El transporte público de pasajeros de la ciudad gestionado por Emtupse regresó al esquema de 11 líneas el pasado 2 de agosto.
Vale recordar que este sistema se redujo a cinco líneas en mayo, cuando el país atravesó un periodo de aislamiento estricto por la situación sanitaria.
Desde entonces la visibilidad de coches en las calles es mayor, pero el acompañamiento de pasajeros aún no tiene la “normalidad” de otros tiempos.
Si bien aseguran que el pasajero “no tiene miedo”, va a costar un tiempo para que regrese la cotidianidad que existió previo a la pandemia. Para que ese regreso sea fructífero se necesitan algunos actores como la presencialidad en los establecimientos educativos.

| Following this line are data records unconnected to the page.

$ cat flow/constraint.sdc
current_design ir

set clk_period 1.0
set clk_io_pct 0.2

create_clock -name clk0 -period $clk_period [get_ports {clk}]

set non_clock_inputs [all_inputs -no_clocks]
set_input_delay [expr $clk_period * $clk_io_pct] -clock clk0 $non_clock_inputs
set_output_delay [expr $clk_period * $clk_io_pct] -clock clk0 [all_outputs]
$ cat flow/design.v
`timescale 1ns/1ns
module ir(
  input clk,           
  input rst,           
  input en,            
  input [15:0] d,      
  output reg [15:0] o  
);
always @(posedge clk) begin
  if(rst)      o <= 16'b0;
  else if(en)  o <= d;
  else         o <= o;
end
endmodule
$ cat flow/run.sh
#!/bin/bash
# OpenROAD 26Q1-2900-gdf79404cd8, Yosys 0.63+post, stock flow scripts
make -C /OpenROAD-flow-scripts/flow DESIGN_CONFIG=/design/flow/config.mk WORK_HOME=/design/flow/orfs finish
$ cat flow/config.mk
export PLATFORM = sky130hd
export DESIGN_NAME = ir
export DESIGN_NICKNAME = ir
export VERILOG_FILES = /design/flow/design.v
export SDC_FILE = /design/flow/constraint.sdc
export NUM_CORES = 4
export LEC_CHECK = 1
export CORE_AREA = 10 10 70 70
export DIE_AREA = 0 0 80 80
export SYNTH_HDL_FRONTEND = slang
==> flow_results.xml <==
<?xml version="1.0" encoding="UTF-8"?>
<metrics>
  <group name="synthesis">
    <metric name="ys_seq_share" unit="">0.552</metric>
    <metric name="synth_cell_types" unit="">7</metric>
    <metric name="synth-area-yosys" unit="um2">581</metric>
    <metric name="post_synth_inst_count" unit="">52</metric>
    <metric name="syn_area_per_cell" unit="um2">11.2</metric>
    <metric name="ys_cells" unit="">52</metric>
    <metric name="syn-cell-area" unit="um2">581</metric>
    <metric name="synth-seq-cells" unit="">16</metric>
    <metric name="yosys_warnings" unit="">0</metric>
  </group>
  <group name="finish">
    <metric name="final_common_cell" unit="">sky130_fd_sc_hd__clkdlybuf4s50_1</metric>
    <metric name="stdcell_count" unit="">134</metric>
    <metric name="area.sequential" unit="um2">340</metric>
    <metric name="fillers" unit="">372</metric>
    <metric name="registers.top_by_ff_count" unit="">o</metric>
    <metric name="comb_area" unit="um2">220</metric>
    <metric name="final_layout_top_logic_cells" unit="">sky130_fd_sc_hd__clkdlybuf4s50_1 (18), sky130_fd_sc_hd__mux2i_1 (16), sky130_fd_sc_hd__nor2_1 (16), sky130_fd_sc_hd__dfxtp_2 (16), sky130_fd_sc_hd__buf_2 (16)</metric>
    <metric name="drive_gt1_frac" unit="">0.432</metric>
    <metric name="largest_register_ffs" unit="">16</metric>
    <metric name="syn_to_final_growth" unit="%">64.4</metric>
    <metric name="leading_registers_by_flop_count" unit="">o: 16 flops</metric>
  </group>
  <group name="setup_path">
    <metric name="setup.worst_path.class" unit="">in2reg</metric>
    <metric name="endpoint_kind" unit="">flop</metric>
    <metric name="critical_path_peak_fanout" unit="">16</metric>
    <metric name="cp_data_required_time" unit="ns">1.19</metric>
    <metric name="standard_cell_with_the_maximum_stage_delay_on_the_critical_path" unit="">sky130_fd_sc_hd__clkdlybuf4s50_1</metric>
    <metric name="crit_buf_inv" unit="">2</metric>
    <metric name="timing.critical_path.slowest_cell_delay" unit="ns">0.50</metric>
    <metric name="critical_path.startpoint_type" unit="">input port</metric>
    <metric name="critical_path.top_delay_family" unit="">buffers and inverters</metric>
    <metric name="arrival" unit="ns">1.14</metric>
    <metric name="cells_traversed_along_the_worst_timing_path" unit="">clkdlybuf4s50_1 &gt; buf_12 &gt; mux2i_1 &gt; nor2_1</metric>
  </group>
  <group name="power">
    <metric name="leakage" unit="uW">0.000452</metric>
    <metric name="power.ir.vdd_worst" unit="mV">0.742</metric>
    <metric name="power_density" unit="nW/um2">1380</metric>
  </group>
  <group name="floorplan">
    <metric name="fp.dieW" unit="um">80</metric>
    <metric name="die_height" unit="um">80</metric>
    <metric name="io_pins" unit="">35</metric>
    <metric name="design.die.area" unit="um2">6400</metric>
    <metric name="std_cell_rows" unit="">21</metric>
    <metric name="fp.coreArea" unit="um2">3420</metric>
    <metric name="floorplan.core_util" unit="">0.170</metric>
  </group>
  <group name="placed_design">
    <metric name="dp.final_hpwl" unit="mm">1.13</metric>
    <metric name="gpl.final_weighted_congestion" unit="">0.754</metric>
    <metric name="io_buffers" unit="">34</metric>
    <metric name="placed_cells" unit="">130</metric>
  </group>
  <group name="route">
    <metric name="drt_drc_violations_left" unit="">0</metric>
    <metric name="pre_repair_dr_iteration_count" unit="">2</metric>
    <metric name="route.detailed.vias_per_inst" unit="">3.57</metric>
    <metric name="antenna_violating_nets_remaining" unit="">0</metric>
    <metric name="antenna_cells" unit="">0</metric>
    <metric name="drt_first_iter_violations" unit="">6</metric>
    <metric name="vias" unit="">478</metric>
    <metric name="drt-wirelength-per-cell" unit="um">11.2</metric>
    <metric name="routed_wl" unit="mm">1.51</metric>
  </group>
  <group name="clock_tree">
    <metric name="clk_path_buf_depth" unit="">2</metric>
    <metric name="clock_tree.htree_level_count" unit="">1</metric>
    <metric name="postCtsHoldBufs" unit="">0</metric>
    <metric name="cts_made_buffers" unit="">3</metric>
    <metric name="cts.sinks" unit="">16</metric>
    <metric name="tritoncts" unit="">built</metric>
    <metric name="clockRootBuffer" unit="">sky130_fd_sc_hd__clkbuf_4</metric>
    <metric name="clock_transition_at_the_register_clock_pins_on_the_worst_setup_and_hold_paths_after_cts" unit="ns">0.10</metric>
    <metric name="clkLatencyLatePin" unit="ns">0.28</metric>
  </group>
  <group name="flow_run">
    <metric name="warnings" unit="">25</metric>
    <metric name="max-cap-violations" unit="">0</metric>
  </group>
  <group name="sta">
    <metric name="rsz_0062_raised_after_global_routing" unit="">no</metric>
    <metric name="period_used_share" unit="">0.957</metric>
    <metric name="slew_violations" unit="">0</metric>
    <metric name="crit_path_time_final" unit="ns">0.957</metric>
    <metric name="tightestPinTransition" unit="ns">0.131</metric>
    <metric name="slew-limit-headroom" unit="">0.910</metric>
    <metric name="whs" unit="ns">0.484</metric>
    <metric name="setup_viol_count_final" unit="">0</metric>
    <metric name="report.final.hold_viol_count" unit="">0</metric>
    <metric name="fmax" unit="GHz">1.04</metric>
    <metric name="skew" unit="ns">0</metric>
  </group>
  <group name="grt">
    <metric name="first_global_vias" unit="">479</metric>
    <metric name="grt-ovfl-total" unit="">0</metric>
    <metric name="grt_start_max_net_pins" unit="">17</metric>
    <metric name="grtUsageTotal" unit="">0.0464</metric>
    <metric name="antenna_found_initial" unit="">0</metric>
    <metric name="first_pass_grt_wire_length" unit="mm">2.39</metric>
  </group>
  <group name="run_status">
    <metric name="status" unit="">finished clean</metric>
  </group>
  <group name="worst_hold_path">
    <metric name="hold_class" unit="">reg2reg</metric>
  </group>
</metrics>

Puntal Villa María dialogó con el titular de la Empresa Municipal de Transporte Urbano de Pasajeros, José Fernández, que comentó: “El transporte urbano todavía no transita la “normalidad” que sí tienen otros sectores. Recién a principios de agosto pudimos incorporar más coches”.
Sobre los pasajeros que utilizan el transporte urbano, Fernández puntualizó: “Nosotros nos movemos mucho con el público que va relacionado a las clases. En ese sentido, hay escuelas que se manejan con burbujas entonces nunca tenemos el flujo de usuarios completos. Además falta la Universidad Nacional que nos compensa las líneas que son deficitarias”.

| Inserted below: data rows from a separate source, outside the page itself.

==> /design/flow/design.v <==
`timescale 1ns/1ns
module pc(
  input clk,           
  input rst,           
  input en,            
  input inc,           
  input [15:0] d,      
  output reg [15:0] o  
);
always @(posedge clk) begin
  if(rst)      o <= 16'b0;
  else if(en)  o <= d;
  else if(inc) o <= o + 2;
  else         o <= o;
end
endmodule
==> /design/flow/run.sh <==
#!/bin/bash
# OpenROAD 26Q1-2900-gdf79404cd8, Yosys 0.63+post, stock flow scripts
make -C /OpenROAD-flow-scripts/flow DESIGN_CONFIG=/design/flow/config.mk WORK_HOME=/design/flow/orfs finish
==> /design/flow/config.mk <==
export PLATFORM = sky130hd
export DESIGN_NAME = pc
export DESIGN_NICKNAME = pc
export VERILOG_FILES = /design/flow/design.v
export SDC_FILE = /design/flow/constraint.sdc
export NUM_CORES = 4
export LEC_CHECK = 1
export CORE_AREA = 10 10 86 86
export DIE_AREA = 0 0 96 96
export SYNTH_HDL_FRONTEND = slang
==> /design/flow/constraint.sdc <==
current_design pc

set clk_period 3.8
set clk_io_pct 0.2

create_clock -name clk0 -period $clk_period [get_ports {clk}]

set non_clock_inputs [all_inputs -no_clocks]
set_input_delay [expr $clk_period * $clk_io_pct] -clock clk0 $non_clock_inputs
set_output_delay [expr $clk_period * $clk_io_pct] -clock clk0 [all_outputs]
==> flow_summary_export.csv <==
group,metric,value,unit
critical_path,crit_arrival,1300,ps
critical_path,crit_path_end_kind,"output pin",
clock_tree,clockBufferDepth,2,
detailed_routing,num_vias,810,
clock_tree,cts_hold_buf,0,
clock_tree,numClockSinks,16,
flow_run,cap_viol_max_count,0,
critical_path,critPathMaxFanout,9,
sta,min_period,2060,ps
die,core_area,5540,um^2
finish,largest_reg_flops,16,
power_and_ir_drop,vdd_ir_drop_max,167,uV
power_and_ir_drop,power_frac_comb,18.4,%
finish,stdcell_count,209,
detailed_routing,wl,2.58,mm
clock_tree,cts_resized,0,
die,rows,27,
power_and_ir_drop,power_leakage,0.000535,uW
clock_tree,cts_buffers,3,
sta,rsz0062_at_grt,"false",
logic_synthesis,ys_seq_share,36.1,%
critical_path,critPathSlowestCell,"clkdlybuf4s50_1",
die,ios,36,
sta,slew_violations,0,
logic_synthesis,ys_cells,106,
logic_synthesis,yosysWarnings,0,
power_and_ir_drop,pwr-share-clk,35.7,%
clock_tree,cts_tree,"done",
global_route,grt_pass1_wl,4.02,mm
logic_synthesis,synthDistinctLibCells,20,
critical_path,slowest_delay,540,ps
power_and_ir_drop,power_frac_seq,45.9,%
clock_tree,ctsHtreeMaxLevel,1,
power_and_ir_drop,powerDensity,315,nW/um^2
place,dp_hpwl,2.04,mm
finish,area_growth,51.3,%
sta,fin_tns_setup,0,ps
place,dp_cells,205,
critical_path,cp-start-kind,"flop",
place,numPortBuffers,35,
logic_synthesis,syn_area,887,um^2
finish,fillers,639,
detailed_routing,wl_per_cell,12.3,um
global_route,grt_remaining_overflow,0,
logic_synthesis,syn-instance-count,106,
finish,top_regs,"o: 16 flops",
critical_path,path_buffers,1,
sta,max_slew.worst_pin.slew,624,ps
outcome,status,"completed",
critical_path,path_class,"reg -> out",
sta,setup_viol,0,
detailed_routing,firstDrtPassIters,4,
clock_tree,path_clk_slew,70,ps
global_route,grt_max_degree,29,
die,fp.dieW,96,um
logic_synthesis,yosys-stat-area,887,um^2
detailed_routing,diodes,0,
power_and_ir_drop,p_sw_share,23.4,%
sta,worst_clock_skew,6.09,ps
global_route,grt_pass1_vias,793,
power_and_ir_drop,netSwitchingPower,99.0,uW
clock_tree,clk_latency,250,ps
sta,hold_viol,0,
die,die_y,96,um
power_and_ir_drop,finalPower,423,uW
sta,max_freq,486,MHz
global_route,grt_usage,5.56,%
place,gp_congestion,0.821,
die,dieArea,9220,um^2
critical_path,crit_family,"buffers and inverters",
global_route,grt_antenna_before_repair,0,
clock_tree,clockRootBuffer,"clkbuf_8",
finish,top_register,"o",
finish,drive_gt1_share,3.65,%
detailed_routing,antenna_left,0,
sta,relSlewSlack,58.3,%
critical_path,required,3040,ps
power_and_ir_drop,intPower,324,uW
flow_run,warning_count,25,
detailed_routing,drc,0,
logic_synthesis,syn-mean-instance-area,8.37,um^2
hold_path,hold_class,"reg -> reg",
logic_synthesis,ys_ff,16,
detailed_routing,first_iter_violations,27,
sta,period_used_share,54.1,%
critical_path,path_cells,"clkdlybuf4s50_1",
clock_tree,cts_setup_buffers,0,
detailed_routing,via_per_inst,3.88,
die,initial_core_util,16.0,%
[synth_stat cells]
master	count	area, um^2
mux2i_1	5	50.1
buf_4	1	7.51
nand2_1	1	3.75
nor2_1	8	30.0
and3_1	1	6.26
a21oi_1	12	60.1
inv_1	10	37.5
buf_2	2	10.0
xnor2_1	9	78.8
xor2_1	5	43.8
ha_1	1	12.5
and4_1	4	35.0
o21a_1	10	75.1
and2_1	1	6.26
nand3_1	6	30.0
nand4_1	6	37.5
nor4_1	2	12.5
buf_6	1	11.3
dfxtp_1	16	320
clkbuf_1	5	18.8
[final cells by class]
cell class | count | area [um^2] | area share, %
multi-input cells | 71 | 482 | 35.9
inverters | 10 | 37.5 | 2.80
flip-flops and latches | 16 | 320 | 23.9
repair buffers | 36 | 358 | 26.7
well taps | 72 | 90.1 | 6.71
clock buffers | 4 | 55.1 | 4.10
[power by group through the flow]
stage / logic [uW] / registers (uW) / clock network, uW
after global routing: 86.5 / 197 / 165
final: 77.7 / 194 / 151
after CTS: 80.1 / 194 / 156
[layout by cell type, fill, tap and decap left out, types with 4 or more instances in the layout]
cell	instances
nand3_1	6
nor2_1	8
xor2_1	5
clkdlybuf4s50_1	35
nand4_1	6
clkbuf_8	4
mux2i_1	5
o21a_1	10
and4_1	4
a21oi_1	12
xnor2_1	9
inv_1	10
dfxtp_1	16
[through the flow]
stage	util, %	cell area, um^2	setup slack (ps)	hold slack (ps)
after floorplan	-	887	2140	437
after global placement	23.2	1290	1510	479
after detailed placement	23.2	1290	1510	499
after CTS	24.2	1340	1730	526
after global routing	24.2	1340	1660	579
final	24.2	1340	1740	521
[kinds of logic after synthesis]
logic type	Yosys count	synth area share (%)
adder cells (fa/ha/maj)	1	1.41
XOR/XNOR	14	13.8
flip-flops	16	36.1
multiplexers	5	5.64
AND/OR/NAND/NOR	29	18.2
buffers and inverters	19	9.59
AND-OR/OR-AND	22	15.2
[layer usage]
| layer | track usage [%] | vias to the layer above | routed length (um) |
|---|---|---|---|
| li1 | - | 426 | - |
| met1 | 7.63 | 351 | 1240 |
| met2 | 7.85 | 33 | 1030 |
| met5 | 0 | - | 0 |
| met4 | 0.491 | 0 | 0 |
| met3 | 2.99 | 0 | 309 |
[worst register-to-register path: stages, from the launching register on]
cell and delay [ps]:
dfxtp_1 410, ha_1 210, and4_1 320, and4_1 230, xor2_1 60, o21a_1 160
[final timing paths]
check,from,endpoint,slack [ps],cells past startpoint
worst min register to register,o[0],o[0],520,2
worst max-delay path,o[4],o[4],1740,1
worst min-delay path,o[0],o[0],520,2
worst max register to register,o[1],o[11],2310,5
Power figures rest on the tool's default switching activity, not on a simulated workload.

Respecto a las líneas que están en circulación dijo que: “En la actualidad hay 11 líneas en funcionamiento, sin pandemia la ciudad contaba con 17. En el porcentaje no estamos mal, hay ciudades que están trabajando en un 50 o 60 por ciento”.
-¿Qué hace falta para que el servicio tenga los coches con pasajeros?

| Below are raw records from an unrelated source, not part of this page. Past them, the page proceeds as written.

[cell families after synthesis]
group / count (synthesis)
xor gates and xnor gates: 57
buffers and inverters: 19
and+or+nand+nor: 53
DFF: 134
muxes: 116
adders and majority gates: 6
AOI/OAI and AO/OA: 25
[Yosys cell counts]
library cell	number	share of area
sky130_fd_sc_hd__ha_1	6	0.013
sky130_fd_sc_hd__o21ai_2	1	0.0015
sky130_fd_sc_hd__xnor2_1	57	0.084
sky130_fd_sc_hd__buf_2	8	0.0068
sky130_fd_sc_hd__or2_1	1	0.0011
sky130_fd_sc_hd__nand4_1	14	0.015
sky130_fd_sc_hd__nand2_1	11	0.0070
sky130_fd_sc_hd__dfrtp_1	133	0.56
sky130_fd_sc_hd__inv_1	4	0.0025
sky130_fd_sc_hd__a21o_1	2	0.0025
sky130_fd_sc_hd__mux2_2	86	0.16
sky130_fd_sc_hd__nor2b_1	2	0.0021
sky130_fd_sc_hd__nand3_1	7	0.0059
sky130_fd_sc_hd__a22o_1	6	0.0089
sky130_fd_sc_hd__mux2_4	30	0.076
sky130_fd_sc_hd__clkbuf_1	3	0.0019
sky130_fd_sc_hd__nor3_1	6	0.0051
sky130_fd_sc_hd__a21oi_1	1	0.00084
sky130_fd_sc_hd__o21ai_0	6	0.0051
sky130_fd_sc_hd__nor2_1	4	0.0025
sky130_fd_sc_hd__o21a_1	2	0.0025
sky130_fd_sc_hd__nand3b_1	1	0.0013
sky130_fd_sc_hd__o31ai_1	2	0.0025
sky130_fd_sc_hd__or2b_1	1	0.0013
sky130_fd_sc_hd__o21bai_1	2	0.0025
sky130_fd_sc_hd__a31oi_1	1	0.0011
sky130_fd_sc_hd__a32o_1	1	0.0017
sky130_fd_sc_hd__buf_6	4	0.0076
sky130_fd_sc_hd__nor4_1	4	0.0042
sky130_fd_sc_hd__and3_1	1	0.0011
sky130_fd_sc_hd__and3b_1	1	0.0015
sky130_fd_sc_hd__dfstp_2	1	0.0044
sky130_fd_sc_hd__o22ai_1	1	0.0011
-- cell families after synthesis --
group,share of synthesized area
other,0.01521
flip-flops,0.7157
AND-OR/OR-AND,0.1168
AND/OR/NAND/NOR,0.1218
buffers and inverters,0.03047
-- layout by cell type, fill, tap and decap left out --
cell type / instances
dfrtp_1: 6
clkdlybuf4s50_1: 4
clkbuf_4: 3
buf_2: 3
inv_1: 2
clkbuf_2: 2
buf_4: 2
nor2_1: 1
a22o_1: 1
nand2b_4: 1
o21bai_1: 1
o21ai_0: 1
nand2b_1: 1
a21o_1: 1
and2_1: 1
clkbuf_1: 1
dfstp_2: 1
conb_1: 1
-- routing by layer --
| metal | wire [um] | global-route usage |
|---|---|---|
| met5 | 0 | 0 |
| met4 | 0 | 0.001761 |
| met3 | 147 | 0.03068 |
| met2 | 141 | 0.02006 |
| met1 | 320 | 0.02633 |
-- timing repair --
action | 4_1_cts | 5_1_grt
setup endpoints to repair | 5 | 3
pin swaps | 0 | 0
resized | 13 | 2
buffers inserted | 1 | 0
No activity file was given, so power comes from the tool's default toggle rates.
**flow/design.v**
```verilog
module decode_barcode(
    input wire i_clk,
    input wire i_rst_n,
    input wire [56:0] i_ref_barcode,
    input wire i_is_decode_barcode_state,
    output wire [7:0] kernel_size,
    output wire [7:0] stride_size,
    output wire [7:0] dilation_size,
    output reg o_out_valid1_r,
    output reg o_out_valid2_r,
    output reg o_out_valid3_r
);
    wire [10:0] start_code;
    wire [12:0] end_code;
    wire [10:0] data1_code;
    wire [10:0] data2_code;
    wire [10:0] data3_code;
    assign start_code  = i_ref_barcode[56:46];
    assign data1_code  = i_ref_barcode[45:35];
    assign data2_code  = i_ref_barcode[34:24];
    assign data3_code  = i_ref_barcode[23:13];
    assign end_code    = i_ref_barcode[12:0];
    reg [7:0] k_tmp, s_tmp, d_tmp;
    always @(posedge i_clk or negedge i_rst_n) begin
        if (!i_rst_n) begin
			k_tmp 		  <= 0;
			s_tmp 		  <= 0;
			d_tmp 		  <= 0;
        end 
        else begin 
            if (i_is_decode_barcode_state) begin
                if ((start_code != 11'b11010011100) || (end_code != 13'b1100011101011)) begin
                    k_tmp <= 8'd0;
                    s_tmp <= 8'd0;
                    d_tmp <= 8'd0;
                end 
                else begin
                    case (data1_code)
                        11'b11001101100: k_tmp <= 8'd1;
                        11'b11001100110: k_tmp <= 8'd2;
                        11'b10010011000: k_tmp <= 8'd3;
                        default:          k_tmp <= 8'd0;
                    endcase
                    case (data2_code)
                        11'b11001101100: s_tmp <= 8'd1;
                        11'b11001100110: s_tmp <= 8'd2;
                        11'b10010011000: s_tmp <= 8'd3;
                        default:          s_tmp <= 8'd0;
                    endcase
                    case (data3_code)
                        11'b11001101100: d_tmp <= 8'd1;
                        11'b11001100110: d_tmp <= 8'd2;
                        11'b10010011000: d_tmp <= 8'd3;
                        default:          d_tmp <= 8'd0;
                    endcase
                end
            end
        end
    end
    assign kernel_size      = ((k_tmp != 8'd0) && (s_tmp != 8'd0) && (d_tmp != 8'd0)) ? k_tmp : 8'd0;
    assign stride_size      = ((k_tmp != 8'd0) && (s_tmp != 8'd0) && (d_tmp != 8'd0)) ? s_tmp : 8'd0;
    assign dilation_size    = ((k_tmp != 8'd0) && (s_tmp != 8'd0) && (d_tmp != 8'd0)) ? d_tmp : 8'd0;
    always @(posedge i_clk or negedge i_rst_n) begin
        if (!i_rst_n) begin
            o_out_valid1_r <= 1'b0;
            o_out_valid2_r <= 1'b0;
            o_out_valid3_r <= 1'b0;
        end else begin
            o_out_valid1_r <= i_is_decode_barcode_state;
            o_out_valid2_r <= i_is_decode_barcode_state;
            o_out_valid3_r <= i_is_decode_barcode_state;
        end
    end
endmodule
```
[config.mk]
export PLATFORM = sky130hd
export DESIGN_NAME = count_new
export DESIGN_NICKNAME = count_new
export VERILOG_FILES = /design/flow/design.v
export SDC_FILE = /design/flow/constraint.sdc
export NUM_CORES = 4
export LEC_CHECK = 1
export CORE_AREA = 10 10 70 70
export DIE_AREA = 0 0 80 80
[constraint.sdc]
current_design count_new

set clk_period 2.1
set clk_io_pct 0.2

create_clock -name clk0 -period $clk_period [get_ports {clk}]

set non_clock_inputs [all_inputs -no_clocks]
set_input_delay [expr $clk_period * $clk_io_pct] -clock clk0 $non_clock_inputs
set_output_delay [expr $clk_period * $clk_io_pct] -clock clk0 [all_outputs]
[design.v]
module count_new (
    input clk,
    input rst,
    input en,
    input load,
    input up_down,
    input [3:0] cin,
    output  wire [3:0] cout
);
reg [3:0] out;
assign cout = out;
always @ (posedge clk or posedge rst) begin
    if (rst) begin
        out <= 4'b0000;
    end
    else begin
        if (en) begin
            if (load) begin
                out <= cin;
            end
            else if (up_down) begin  
                        if (out == 4'd1111) begin
                            out <= 4'b0000;
                        end
                        else begin
                                out <= out + 1'b1;
                            end
            end
            else begin  
                        if (out == 4'b0000) begin
                            out <= 4'b1111;
                        end
                        else begin
                                out <= out - 1'b1;  
                            end
            end
        end
        else begin
            out <= out;
        end
    end
end
endmodule
[run.sh]
#!/bin/bash
# OpenROAD 26Q1-2900-gdf79404cd8, Yosys 0.63+post, stock flow scripts
make -C /OpenROAD-flow-scripts/flow DESIGN_CONFIG=/design/flow/config.mk WORK_HOME=/design/flow/orfs finish
==> metrics.cfg <==
[global_route]
grt_use_total=0.0283
grt_max_degree=10
grt_pass1_vias=326
antenna_found_initial=0
grt_pass1_wl_um=1480
gr-total-overflow=0

[layout]
largest_reg_flops=4
top_regs=out x4
fillers=390
fin_cells=96
syn2layout_area_growth_pct=65.0
top_register=out
most-common-layout-cells=clkdlybuf4s50_1, inv_1, o21ai_0
final_common_cell=clkdlybuf4s50_1
drive_gt1_frac=0.120

[timing]
finalSetupViolations=0
tightest_slew_ns=0.267
fin_skew_ns=0.000178
finalCritPeriodShare=0.757
fmax_ghz=0.629
finalSetupTns_ns=0
slew-limit-headroom=0.822
grt_setup_unrepaired=no
setup_ws_ns=0.511
final_max_slew_viol_count=0
period_minus_slack_ns=1.59
hold_viol_final=0

[synth]
yosysWarnings=2
syn_area_per_cell_sq_um=8.79
ys_area_sq_um=308
synth_top_area_share=0.325
yosysTopAreaCell=dfrtp_1
area_leaders=dfrtp_1, ha_1, o21ai_0, inv_1, a221oi_2
seq_area_frac_synth=0.325
synth_cell_types=19
syn-cell-area_sq_um=308
syn_inst=35
ys_ff=4
ys_cells=35

[clock_tree]
cts_max_path_buffers=2
cts_tree=done
clk_latency_ns=0.23
cts_resized=0
clock_sinks=4
numCtsBuffers=3
cts_root_buf=clkbuf_4
postCtsHoldBufs=0
cts_max_level=1
clk_transition_reported_paths_ns=0.04
cts_setup_buffers=0

[placed_design]
dpl.hpwl_um=740
portBuffers=12
dp_cells=93
gp_congestion=0.845
dp_slack_ns=0.465

[floorplanning]
dieArea_sq_um=6400
io_pins=13
rows=21
core_util_floorplan=0.0901
die_w_um=80
die_y_um=80
core_sq_um=3420

[worst_setup_path]
path_buffers=1
required_ns=1.68
critPathKind=reg2out
critical_path.top_delay_family=buffers and inverters
startpoint=out[2]
cp_cell_sequence=clkdlybuf4s50_1
ff2ff_setup_slack_ns=0.58
max_stage_delay_ns=0.50
rr_endpoint=out[3]
cp_slowest_cell=clkdlybuf4s50_1
endpoint_kind=output pin
crit_arrival_ns=1.17
critPathLaunchType=flip-flop
r2r-start=out[0]
crit_fanout=5
rr_worst_depth=6

[detailed_routing]
drt_wl_total_um=861
vias_per_cell=3.29
drc=0
antenna_cells=0
dr.pass1.iters=3
ant_nets=0
wl_per_cell_um=8.97
drt_iter0_drc=28
vias=316

[pwr]
leakagePower_nw=0.215
ir_worst_vdd_mv=0.159
power.density_nw_per_um2=621

[run_status]
status=completed

[flow_run]
warnings=26
cap_violations=0

[hold_path]
min_path_type=in2async

power breakdown:
group          switching (mW)  internal, mW  total (mW)
logic                  0.0444        0.0674       0.112
clock network          0.0304        0.0638      0.0943
registers              0.0194        0.0902       0.110
worst max-delay path by stage:
stage,endpoint,slack [ns],depth (start not counted)
after CTS,cout[2],0.50,1
final,cout[2],0.51,1
after global routing,cout[2],0.45,1
cell families after synthesis:
logic type,synth area share
compound gates,0.297
simple gates,0.114
fa+ha+maj,0.0813
xor+xnor,0.0285
buf+inv,0.0732
mux,0.0813
flops,0.325
synth_stat cells (all sizes together):
| library cell | number |
|---|---|
| mux2i | 1 |
| inv | 6 |
| o21ba | 1 |
| a41oi | 1 |
| o31ai | 1 |
| dfrtp | 4 |
| o22ai | 1 |
| mux2 | 1 |
| o21ai | 6 |
| a31oi | 1 |
| a21boi | 1 |
| nor2 | 1 |
| ha | 2 |
| and3 | 1 |
| nand3 | 1 |
| xor2 | 1 |
| a221oi | 1 |
| nand2 | 4 |
cell type report:
| class | count | area, sq um | area share |
|---|---|---|---|
| Multi-Input combinational cell | 25 | 185 | 0.365 |
| Timing Repair Buffer | 12 | 120 | 0.236 |
| Clock buffer | 3 | 22.5 | 0.0443 |
| Sequential cell | 4 | 100 | 0.197 |
| Inverter | 6 | 22.5 | 0.0443 |
| Tap cell | 46 | 57.6 | 0.113 |
per-layer routing:
metal	track usage	vias to the layer above	routed length, um
met5	0	-	0
met4	0.0106	0	27
met3	0.0182	2	118
met2	0.0281	16	260
met1	0.0434	144	455
li1	-	154	-
metrics by stage:
step | util | area (sq um) | hold slack, ns | total power [mW]
after floorplan | - | 308 | 0.186 | 0.163
after global placement | 0.142 | 485 | 0.606 | 0.221
after detailed placement | 0.142 | 485 | 0.619 | 0.223
after CTS | 0.149 | 508 | 0.370 | 0.322
after global routing | 0.149 | 508 | 0.384 | 0.347
final | 0.149 | 508 | 0.371 | 0.316
No activity file was given, so power comes from the tool's default toggle rates.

-Hay pocos pasajeros, no hay corte de boleto. Si la UNVM retoma la presencialidad, calcularía que para fines de septiembre u octubre volveríamos a tener el número de coches que teníamos anteriormente.
El objetivo es llegar a las 15 líneas en la calle. Esto vendría atado al regreso de algunas áreas a la universidad. Hoy tenemos una frecuencia de 40 minutos en algunos barrios, mientras que en otros es de 20 minutos.
-¿Cómo es la situación de los choferes?
- Sé que están al día. El boleto está bajo, tiene un costo de 30 pesos y se abona en efectivo. Córdoba lo tiene a 50 pesos y siempre estuvimos por encima de la capital. Hubo muchos meses sin trabajar por el paro que llevó adelante Aoita. Ha habido muchas bajas, choferes que han renunciado y tienen otros trabajos. El sistema de choferes es rotativo.
Todos estamos en la misma situación de algo que fue un imprevisto. Hay que adaptarse a lo que sucede, calculo que para atrás ya no se va a volver.
-¿Cual es la franja horaria donde hay transporte urbano?
-Hoy el recorrido comienza a las 6 y finaliza a las 20.30 horas de lunes a viernes. Los fines de semana no hay coches en la calle. Los costos son muy altos, no hay compensación.
-¿De dónde son los pasajeros que mayoritariamente usan el transporte?
El público que generalmente usa el transporte es gente que vive en las afueras del centro de la ciudad. Vecinos de barrio Los Olmos y Las Playas, por ejemplo.
-Más allá de que el transporte tenga gran volumen en torno a los establecimientos educativos, ¿cree que la gente aún teme a compartir un transporte?
-La gente no tiene miedo, sí tenemos que replantearnos para el año que viene, de hecho ya hablamos con vecinos del sector de barrio La Negrita y García para que manifiesten sus inquietudes y calculamos que entre 60 y 90 días eso será una realidad. Es gente de la ciudad que ha quedado muy lejana al centro y amerita la prestación del servicio.
-¿Cuándo considera que el trasporte público va a tener “normalidad?
-Al transporte público le va a costar un par de años reacomodarse y volver a tener la “normalidad” de otro momento, por capacidades, protocolos vigentes y todo el mecanismo que lleva que regrese el funcionamiento total de los distintos ciclos lectivos.